The problem: After locating the line that contains "- CORE_UTILIZATION: 50 -> 40" in the records below, write out exactly that line and each line after it through the one that contains "Synthesized cell count stays the same.", and nothing else.
Material for this exercise Block Start
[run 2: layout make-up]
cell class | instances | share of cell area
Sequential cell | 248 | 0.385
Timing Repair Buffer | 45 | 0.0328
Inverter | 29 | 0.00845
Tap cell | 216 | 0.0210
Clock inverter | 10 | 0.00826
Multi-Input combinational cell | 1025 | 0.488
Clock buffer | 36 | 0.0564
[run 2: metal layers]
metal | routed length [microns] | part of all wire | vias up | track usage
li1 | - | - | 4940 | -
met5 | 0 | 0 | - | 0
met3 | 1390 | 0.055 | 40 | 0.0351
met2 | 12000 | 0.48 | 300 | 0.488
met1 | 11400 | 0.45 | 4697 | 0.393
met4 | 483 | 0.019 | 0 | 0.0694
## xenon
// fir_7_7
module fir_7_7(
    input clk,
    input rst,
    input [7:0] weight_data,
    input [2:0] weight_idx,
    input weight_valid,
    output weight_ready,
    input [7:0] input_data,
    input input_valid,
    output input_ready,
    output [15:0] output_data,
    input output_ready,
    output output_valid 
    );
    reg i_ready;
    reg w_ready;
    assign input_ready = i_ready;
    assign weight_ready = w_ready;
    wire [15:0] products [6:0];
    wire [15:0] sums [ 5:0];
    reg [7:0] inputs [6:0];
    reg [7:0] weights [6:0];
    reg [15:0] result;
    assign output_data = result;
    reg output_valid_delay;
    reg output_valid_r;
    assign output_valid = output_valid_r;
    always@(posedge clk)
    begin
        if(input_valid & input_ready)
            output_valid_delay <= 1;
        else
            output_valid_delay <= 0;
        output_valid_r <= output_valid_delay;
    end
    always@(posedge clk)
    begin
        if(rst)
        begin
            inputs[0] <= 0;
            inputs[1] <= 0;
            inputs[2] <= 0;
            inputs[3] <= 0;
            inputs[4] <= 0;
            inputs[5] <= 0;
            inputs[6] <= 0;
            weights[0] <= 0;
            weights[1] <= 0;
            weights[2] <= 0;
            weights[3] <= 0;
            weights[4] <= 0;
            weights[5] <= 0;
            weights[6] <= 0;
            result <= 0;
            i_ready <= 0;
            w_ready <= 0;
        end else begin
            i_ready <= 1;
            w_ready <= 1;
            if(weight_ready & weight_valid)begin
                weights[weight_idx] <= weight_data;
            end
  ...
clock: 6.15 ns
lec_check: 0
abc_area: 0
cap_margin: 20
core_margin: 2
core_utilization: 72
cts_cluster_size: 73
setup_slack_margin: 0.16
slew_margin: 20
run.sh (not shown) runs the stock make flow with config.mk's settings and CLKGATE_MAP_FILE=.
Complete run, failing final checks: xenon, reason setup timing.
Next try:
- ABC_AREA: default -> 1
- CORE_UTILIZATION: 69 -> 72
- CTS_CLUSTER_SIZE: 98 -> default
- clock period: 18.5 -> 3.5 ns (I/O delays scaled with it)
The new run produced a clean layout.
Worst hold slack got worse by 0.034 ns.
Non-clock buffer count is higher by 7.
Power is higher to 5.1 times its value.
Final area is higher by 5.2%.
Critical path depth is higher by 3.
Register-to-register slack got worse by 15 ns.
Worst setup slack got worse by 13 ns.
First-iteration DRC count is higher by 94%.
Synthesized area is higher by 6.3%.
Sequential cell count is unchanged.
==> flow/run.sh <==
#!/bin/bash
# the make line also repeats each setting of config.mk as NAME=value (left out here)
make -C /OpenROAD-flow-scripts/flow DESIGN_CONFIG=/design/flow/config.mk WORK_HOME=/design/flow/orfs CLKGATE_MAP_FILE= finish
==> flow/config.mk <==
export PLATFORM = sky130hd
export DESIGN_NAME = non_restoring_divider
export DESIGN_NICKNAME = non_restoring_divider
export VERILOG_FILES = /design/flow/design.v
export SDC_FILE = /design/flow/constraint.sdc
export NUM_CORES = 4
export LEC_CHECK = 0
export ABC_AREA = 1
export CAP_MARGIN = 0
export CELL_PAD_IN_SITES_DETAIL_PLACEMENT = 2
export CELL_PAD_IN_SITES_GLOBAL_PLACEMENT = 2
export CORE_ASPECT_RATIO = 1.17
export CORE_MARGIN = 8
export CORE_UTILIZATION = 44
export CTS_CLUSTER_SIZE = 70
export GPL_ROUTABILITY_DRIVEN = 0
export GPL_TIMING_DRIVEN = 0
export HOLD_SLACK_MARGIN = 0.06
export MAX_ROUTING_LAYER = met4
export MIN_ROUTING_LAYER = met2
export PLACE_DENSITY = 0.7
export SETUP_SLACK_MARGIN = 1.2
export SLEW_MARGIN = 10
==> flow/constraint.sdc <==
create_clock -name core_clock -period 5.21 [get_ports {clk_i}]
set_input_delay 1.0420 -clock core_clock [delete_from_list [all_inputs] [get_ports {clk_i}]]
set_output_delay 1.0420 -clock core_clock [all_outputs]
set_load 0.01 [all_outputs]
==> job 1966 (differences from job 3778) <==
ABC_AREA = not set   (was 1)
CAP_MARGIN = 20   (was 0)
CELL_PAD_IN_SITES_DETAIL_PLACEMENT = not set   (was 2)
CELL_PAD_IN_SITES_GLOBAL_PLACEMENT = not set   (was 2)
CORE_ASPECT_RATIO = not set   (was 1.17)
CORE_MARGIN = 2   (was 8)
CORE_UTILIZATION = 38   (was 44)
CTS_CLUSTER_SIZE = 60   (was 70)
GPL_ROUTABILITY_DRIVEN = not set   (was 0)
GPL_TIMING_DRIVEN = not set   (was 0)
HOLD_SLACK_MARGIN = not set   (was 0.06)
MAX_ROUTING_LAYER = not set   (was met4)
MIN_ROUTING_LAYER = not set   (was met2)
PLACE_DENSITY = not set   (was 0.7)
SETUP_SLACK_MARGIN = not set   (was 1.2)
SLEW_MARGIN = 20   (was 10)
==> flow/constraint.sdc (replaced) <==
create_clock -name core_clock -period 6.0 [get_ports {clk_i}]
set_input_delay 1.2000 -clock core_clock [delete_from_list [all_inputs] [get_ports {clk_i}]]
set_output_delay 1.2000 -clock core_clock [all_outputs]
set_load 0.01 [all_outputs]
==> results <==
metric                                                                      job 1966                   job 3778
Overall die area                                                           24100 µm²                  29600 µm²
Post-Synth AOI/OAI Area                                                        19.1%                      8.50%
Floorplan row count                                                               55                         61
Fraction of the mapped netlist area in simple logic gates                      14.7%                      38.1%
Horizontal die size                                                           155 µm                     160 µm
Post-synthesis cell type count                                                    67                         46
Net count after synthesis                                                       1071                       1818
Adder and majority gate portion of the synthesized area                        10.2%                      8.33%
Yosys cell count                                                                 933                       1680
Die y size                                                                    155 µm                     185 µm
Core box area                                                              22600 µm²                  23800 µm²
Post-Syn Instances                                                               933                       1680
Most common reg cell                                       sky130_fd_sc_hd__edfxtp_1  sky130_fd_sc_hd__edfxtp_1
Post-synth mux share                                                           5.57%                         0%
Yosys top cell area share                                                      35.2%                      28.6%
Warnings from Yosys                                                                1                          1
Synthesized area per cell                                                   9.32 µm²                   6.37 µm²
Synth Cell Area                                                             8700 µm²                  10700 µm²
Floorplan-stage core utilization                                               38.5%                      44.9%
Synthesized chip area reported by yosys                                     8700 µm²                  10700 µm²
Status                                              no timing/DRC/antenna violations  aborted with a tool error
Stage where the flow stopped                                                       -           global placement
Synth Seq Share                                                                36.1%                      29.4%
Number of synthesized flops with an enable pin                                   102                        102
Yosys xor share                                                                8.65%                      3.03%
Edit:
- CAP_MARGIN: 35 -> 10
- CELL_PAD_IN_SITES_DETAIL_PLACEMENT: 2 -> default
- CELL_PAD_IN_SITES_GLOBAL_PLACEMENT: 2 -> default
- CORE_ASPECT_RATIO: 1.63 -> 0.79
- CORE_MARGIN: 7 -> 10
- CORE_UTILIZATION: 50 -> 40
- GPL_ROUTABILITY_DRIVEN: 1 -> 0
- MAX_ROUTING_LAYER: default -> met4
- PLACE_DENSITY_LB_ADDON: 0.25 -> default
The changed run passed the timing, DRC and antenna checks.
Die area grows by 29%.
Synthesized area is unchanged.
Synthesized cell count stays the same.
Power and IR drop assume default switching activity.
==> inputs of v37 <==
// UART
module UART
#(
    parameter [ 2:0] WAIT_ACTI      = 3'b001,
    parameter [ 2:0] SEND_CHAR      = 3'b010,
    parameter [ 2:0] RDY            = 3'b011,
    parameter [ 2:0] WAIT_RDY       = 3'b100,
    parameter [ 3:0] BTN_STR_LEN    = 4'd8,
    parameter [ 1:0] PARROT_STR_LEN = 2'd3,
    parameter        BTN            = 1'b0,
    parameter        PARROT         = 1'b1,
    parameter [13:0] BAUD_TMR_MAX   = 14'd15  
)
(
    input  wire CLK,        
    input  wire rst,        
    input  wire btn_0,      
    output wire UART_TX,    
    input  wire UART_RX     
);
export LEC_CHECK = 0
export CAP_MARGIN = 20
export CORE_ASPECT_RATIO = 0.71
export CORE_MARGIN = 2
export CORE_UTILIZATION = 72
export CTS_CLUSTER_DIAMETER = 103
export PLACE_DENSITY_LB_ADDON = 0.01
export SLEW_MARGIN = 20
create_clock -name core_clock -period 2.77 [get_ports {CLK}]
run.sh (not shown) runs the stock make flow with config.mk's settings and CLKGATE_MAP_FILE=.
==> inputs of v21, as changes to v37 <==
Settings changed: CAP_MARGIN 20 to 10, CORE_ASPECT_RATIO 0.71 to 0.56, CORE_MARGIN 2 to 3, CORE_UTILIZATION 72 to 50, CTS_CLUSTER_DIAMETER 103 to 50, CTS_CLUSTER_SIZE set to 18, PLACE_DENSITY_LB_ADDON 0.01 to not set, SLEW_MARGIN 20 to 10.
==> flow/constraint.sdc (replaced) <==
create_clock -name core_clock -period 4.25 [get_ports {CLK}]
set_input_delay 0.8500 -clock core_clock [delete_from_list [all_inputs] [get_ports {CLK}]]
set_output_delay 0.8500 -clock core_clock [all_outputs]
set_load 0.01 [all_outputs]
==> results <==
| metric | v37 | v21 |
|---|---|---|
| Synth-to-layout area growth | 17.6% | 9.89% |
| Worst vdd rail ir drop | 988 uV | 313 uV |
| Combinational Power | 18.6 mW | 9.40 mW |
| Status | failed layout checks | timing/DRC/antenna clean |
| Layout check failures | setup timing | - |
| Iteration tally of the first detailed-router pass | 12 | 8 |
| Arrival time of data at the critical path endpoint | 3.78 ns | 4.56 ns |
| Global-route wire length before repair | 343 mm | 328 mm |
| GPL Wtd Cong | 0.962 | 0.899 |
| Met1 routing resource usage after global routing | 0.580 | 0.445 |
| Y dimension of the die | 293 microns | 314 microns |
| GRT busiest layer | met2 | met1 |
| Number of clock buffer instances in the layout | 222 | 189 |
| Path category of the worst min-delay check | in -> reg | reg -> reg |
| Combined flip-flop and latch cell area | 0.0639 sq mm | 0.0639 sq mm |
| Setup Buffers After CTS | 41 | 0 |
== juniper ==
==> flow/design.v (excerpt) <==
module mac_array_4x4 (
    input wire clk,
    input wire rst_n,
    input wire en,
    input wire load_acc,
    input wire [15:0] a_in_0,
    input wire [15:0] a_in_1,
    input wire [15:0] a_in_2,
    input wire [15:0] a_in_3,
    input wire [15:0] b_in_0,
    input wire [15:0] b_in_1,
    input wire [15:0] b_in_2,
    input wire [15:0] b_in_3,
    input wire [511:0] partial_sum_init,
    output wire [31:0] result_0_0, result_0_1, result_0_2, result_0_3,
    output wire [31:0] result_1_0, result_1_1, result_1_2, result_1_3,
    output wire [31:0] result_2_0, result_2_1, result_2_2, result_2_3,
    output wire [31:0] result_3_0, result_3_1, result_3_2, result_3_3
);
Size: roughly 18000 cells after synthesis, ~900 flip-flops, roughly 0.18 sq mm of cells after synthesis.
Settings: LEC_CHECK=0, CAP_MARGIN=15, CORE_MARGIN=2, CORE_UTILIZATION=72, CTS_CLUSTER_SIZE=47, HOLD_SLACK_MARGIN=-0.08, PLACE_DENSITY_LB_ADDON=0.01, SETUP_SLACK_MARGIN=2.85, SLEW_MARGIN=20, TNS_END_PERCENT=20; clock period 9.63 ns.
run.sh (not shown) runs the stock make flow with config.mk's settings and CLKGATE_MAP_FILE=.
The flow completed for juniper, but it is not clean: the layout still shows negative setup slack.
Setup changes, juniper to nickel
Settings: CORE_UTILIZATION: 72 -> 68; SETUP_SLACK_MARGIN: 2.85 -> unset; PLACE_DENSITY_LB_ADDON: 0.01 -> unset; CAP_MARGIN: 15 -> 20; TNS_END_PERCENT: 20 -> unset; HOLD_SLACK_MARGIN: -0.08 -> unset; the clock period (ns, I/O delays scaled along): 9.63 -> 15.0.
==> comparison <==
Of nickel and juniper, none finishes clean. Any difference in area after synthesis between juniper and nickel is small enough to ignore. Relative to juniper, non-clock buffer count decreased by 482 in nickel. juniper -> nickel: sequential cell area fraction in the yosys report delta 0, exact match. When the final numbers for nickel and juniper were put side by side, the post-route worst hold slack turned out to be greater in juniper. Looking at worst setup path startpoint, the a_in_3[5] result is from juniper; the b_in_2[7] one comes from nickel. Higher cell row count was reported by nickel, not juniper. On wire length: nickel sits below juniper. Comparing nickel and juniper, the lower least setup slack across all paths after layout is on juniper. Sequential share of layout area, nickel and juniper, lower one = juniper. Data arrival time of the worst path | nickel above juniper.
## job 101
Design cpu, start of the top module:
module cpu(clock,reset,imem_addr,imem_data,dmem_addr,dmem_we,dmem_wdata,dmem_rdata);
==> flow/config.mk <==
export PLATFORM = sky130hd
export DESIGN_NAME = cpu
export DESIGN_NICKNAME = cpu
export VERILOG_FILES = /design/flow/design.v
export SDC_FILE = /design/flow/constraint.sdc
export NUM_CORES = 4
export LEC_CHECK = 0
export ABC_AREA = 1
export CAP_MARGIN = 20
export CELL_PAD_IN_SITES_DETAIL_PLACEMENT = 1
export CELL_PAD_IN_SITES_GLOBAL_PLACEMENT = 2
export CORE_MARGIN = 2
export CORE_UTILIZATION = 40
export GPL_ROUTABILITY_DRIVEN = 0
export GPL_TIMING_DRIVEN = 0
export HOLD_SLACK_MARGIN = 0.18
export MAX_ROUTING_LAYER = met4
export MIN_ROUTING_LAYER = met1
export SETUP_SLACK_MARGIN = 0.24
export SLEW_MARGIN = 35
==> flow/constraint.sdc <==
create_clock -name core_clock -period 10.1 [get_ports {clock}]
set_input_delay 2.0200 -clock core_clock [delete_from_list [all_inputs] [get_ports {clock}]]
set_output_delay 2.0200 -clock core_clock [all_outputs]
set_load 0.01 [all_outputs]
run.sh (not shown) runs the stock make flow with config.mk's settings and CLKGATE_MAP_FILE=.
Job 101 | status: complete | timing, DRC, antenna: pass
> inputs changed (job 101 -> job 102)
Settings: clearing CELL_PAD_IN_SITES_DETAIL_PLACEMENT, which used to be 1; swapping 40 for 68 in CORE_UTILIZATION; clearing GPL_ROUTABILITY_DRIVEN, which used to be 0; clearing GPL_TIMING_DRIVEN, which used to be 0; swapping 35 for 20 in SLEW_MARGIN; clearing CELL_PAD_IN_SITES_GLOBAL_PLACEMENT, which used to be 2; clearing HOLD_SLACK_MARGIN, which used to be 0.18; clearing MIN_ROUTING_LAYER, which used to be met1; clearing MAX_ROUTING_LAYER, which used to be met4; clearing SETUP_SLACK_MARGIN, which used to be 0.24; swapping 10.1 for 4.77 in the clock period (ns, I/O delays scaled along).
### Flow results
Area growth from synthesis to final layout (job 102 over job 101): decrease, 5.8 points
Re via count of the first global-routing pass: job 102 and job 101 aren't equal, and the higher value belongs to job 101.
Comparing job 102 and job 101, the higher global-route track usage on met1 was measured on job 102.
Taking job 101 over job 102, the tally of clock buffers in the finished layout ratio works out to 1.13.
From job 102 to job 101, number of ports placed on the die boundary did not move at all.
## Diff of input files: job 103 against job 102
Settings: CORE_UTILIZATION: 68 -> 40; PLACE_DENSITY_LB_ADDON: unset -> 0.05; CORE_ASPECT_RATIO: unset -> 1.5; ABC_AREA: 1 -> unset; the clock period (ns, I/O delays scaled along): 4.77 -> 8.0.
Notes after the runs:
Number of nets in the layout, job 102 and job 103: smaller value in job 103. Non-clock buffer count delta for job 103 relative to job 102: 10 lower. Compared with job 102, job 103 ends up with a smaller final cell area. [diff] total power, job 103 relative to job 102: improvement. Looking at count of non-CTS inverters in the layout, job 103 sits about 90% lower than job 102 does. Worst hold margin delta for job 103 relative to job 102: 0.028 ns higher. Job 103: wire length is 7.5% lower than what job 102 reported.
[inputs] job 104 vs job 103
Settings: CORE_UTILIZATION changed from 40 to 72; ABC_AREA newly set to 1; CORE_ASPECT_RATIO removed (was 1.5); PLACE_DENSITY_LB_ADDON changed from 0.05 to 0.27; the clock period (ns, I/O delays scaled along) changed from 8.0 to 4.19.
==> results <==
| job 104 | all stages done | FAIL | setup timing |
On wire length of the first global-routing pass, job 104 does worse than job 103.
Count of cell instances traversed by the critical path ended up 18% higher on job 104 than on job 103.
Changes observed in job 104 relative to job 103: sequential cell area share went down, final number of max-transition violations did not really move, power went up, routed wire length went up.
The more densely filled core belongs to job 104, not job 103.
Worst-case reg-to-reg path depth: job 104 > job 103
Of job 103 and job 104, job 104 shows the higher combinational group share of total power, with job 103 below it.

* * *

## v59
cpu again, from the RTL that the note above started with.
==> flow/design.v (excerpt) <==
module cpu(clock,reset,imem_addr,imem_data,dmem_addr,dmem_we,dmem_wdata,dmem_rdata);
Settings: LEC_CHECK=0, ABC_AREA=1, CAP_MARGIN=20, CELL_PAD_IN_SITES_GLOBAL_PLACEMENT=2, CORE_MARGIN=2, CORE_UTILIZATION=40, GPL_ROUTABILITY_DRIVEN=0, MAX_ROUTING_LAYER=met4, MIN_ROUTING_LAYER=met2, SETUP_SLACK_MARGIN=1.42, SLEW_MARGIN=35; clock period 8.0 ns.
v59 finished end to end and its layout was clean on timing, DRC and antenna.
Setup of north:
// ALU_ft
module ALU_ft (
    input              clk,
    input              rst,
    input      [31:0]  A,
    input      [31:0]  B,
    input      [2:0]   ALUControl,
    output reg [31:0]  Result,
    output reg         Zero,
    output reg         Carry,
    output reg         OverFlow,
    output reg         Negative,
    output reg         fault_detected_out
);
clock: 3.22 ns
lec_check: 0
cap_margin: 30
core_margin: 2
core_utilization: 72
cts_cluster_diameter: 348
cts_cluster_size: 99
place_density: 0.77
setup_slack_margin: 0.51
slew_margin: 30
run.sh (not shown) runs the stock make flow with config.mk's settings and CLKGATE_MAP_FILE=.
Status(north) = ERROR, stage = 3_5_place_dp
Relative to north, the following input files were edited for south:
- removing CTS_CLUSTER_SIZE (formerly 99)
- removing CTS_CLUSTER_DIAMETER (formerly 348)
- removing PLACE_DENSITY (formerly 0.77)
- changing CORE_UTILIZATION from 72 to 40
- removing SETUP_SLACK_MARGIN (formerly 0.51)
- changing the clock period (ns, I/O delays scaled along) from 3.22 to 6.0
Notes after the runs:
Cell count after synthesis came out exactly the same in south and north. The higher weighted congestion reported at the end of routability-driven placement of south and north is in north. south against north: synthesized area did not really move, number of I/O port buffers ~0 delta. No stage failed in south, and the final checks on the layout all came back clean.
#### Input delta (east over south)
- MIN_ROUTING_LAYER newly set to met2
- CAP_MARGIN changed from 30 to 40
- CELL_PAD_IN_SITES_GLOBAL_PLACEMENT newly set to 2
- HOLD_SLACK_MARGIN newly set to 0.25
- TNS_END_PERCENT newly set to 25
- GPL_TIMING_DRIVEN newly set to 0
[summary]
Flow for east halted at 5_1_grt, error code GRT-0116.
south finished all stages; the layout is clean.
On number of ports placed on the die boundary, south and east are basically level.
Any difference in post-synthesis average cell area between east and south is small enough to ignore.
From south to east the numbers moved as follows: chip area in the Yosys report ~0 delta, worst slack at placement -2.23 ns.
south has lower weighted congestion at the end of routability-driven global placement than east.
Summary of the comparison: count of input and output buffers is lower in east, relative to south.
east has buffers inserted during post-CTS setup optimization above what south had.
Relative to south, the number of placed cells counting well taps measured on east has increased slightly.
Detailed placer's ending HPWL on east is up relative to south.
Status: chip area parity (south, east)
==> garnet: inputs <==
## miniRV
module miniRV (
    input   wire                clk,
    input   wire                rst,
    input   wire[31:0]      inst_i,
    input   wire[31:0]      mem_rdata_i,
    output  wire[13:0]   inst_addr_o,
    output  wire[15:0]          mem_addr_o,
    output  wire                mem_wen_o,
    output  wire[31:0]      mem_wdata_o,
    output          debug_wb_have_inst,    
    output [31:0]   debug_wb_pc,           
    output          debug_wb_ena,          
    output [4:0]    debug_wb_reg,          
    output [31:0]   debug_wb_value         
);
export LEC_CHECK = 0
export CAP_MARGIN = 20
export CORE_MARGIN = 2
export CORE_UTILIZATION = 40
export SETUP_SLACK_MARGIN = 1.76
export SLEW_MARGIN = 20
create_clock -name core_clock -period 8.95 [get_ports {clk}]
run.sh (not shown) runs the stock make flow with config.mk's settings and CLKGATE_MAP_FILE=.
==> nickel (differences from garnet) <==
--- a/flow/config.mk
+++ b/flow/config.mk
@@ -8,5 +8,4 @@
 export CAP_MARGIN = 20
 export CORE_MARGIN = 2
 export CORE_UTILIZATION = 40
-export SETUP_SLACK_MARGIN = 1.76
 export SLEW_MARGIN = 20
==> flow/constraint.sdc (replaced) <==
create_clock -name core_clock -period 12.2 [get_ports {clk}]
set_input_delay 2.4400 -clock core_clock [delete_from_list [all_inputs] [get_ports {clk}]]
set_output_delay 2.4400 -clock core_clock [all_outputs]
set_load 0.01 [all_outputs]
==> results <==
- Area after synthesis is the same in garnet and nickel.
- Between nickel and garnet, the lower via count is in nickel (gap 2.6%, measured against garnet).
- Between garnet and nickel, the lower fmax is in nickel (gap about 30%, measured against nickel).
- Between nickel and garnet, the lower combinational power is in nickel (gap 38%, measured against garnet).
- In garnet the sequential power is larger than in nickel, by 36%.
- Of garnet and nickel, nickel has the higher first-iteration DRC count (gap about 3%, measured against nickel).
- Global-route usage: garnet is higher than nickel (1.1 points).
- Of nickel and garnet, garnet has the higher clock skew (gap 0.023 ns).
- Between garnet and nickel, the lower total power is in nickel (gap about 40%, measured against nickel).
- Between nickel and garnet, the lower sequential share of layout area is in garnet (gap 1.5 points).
Material for this exercise Block End
Output for this exercise:
- CORE_UTILIZATION: 50 -> 40
- GPL_ROUTABILITY_DRIVEN: 1 -> 0
- MAX_ROUTING_LAYER: default -> met4
- PLACE_DENSITY_LB_ADDON: 0.25 -> default
The changed run passed the timing, DRC and antenna checks.
Die area grows by 29%.
Synthesized area is unchanged.
Synthesized cell count stays the same.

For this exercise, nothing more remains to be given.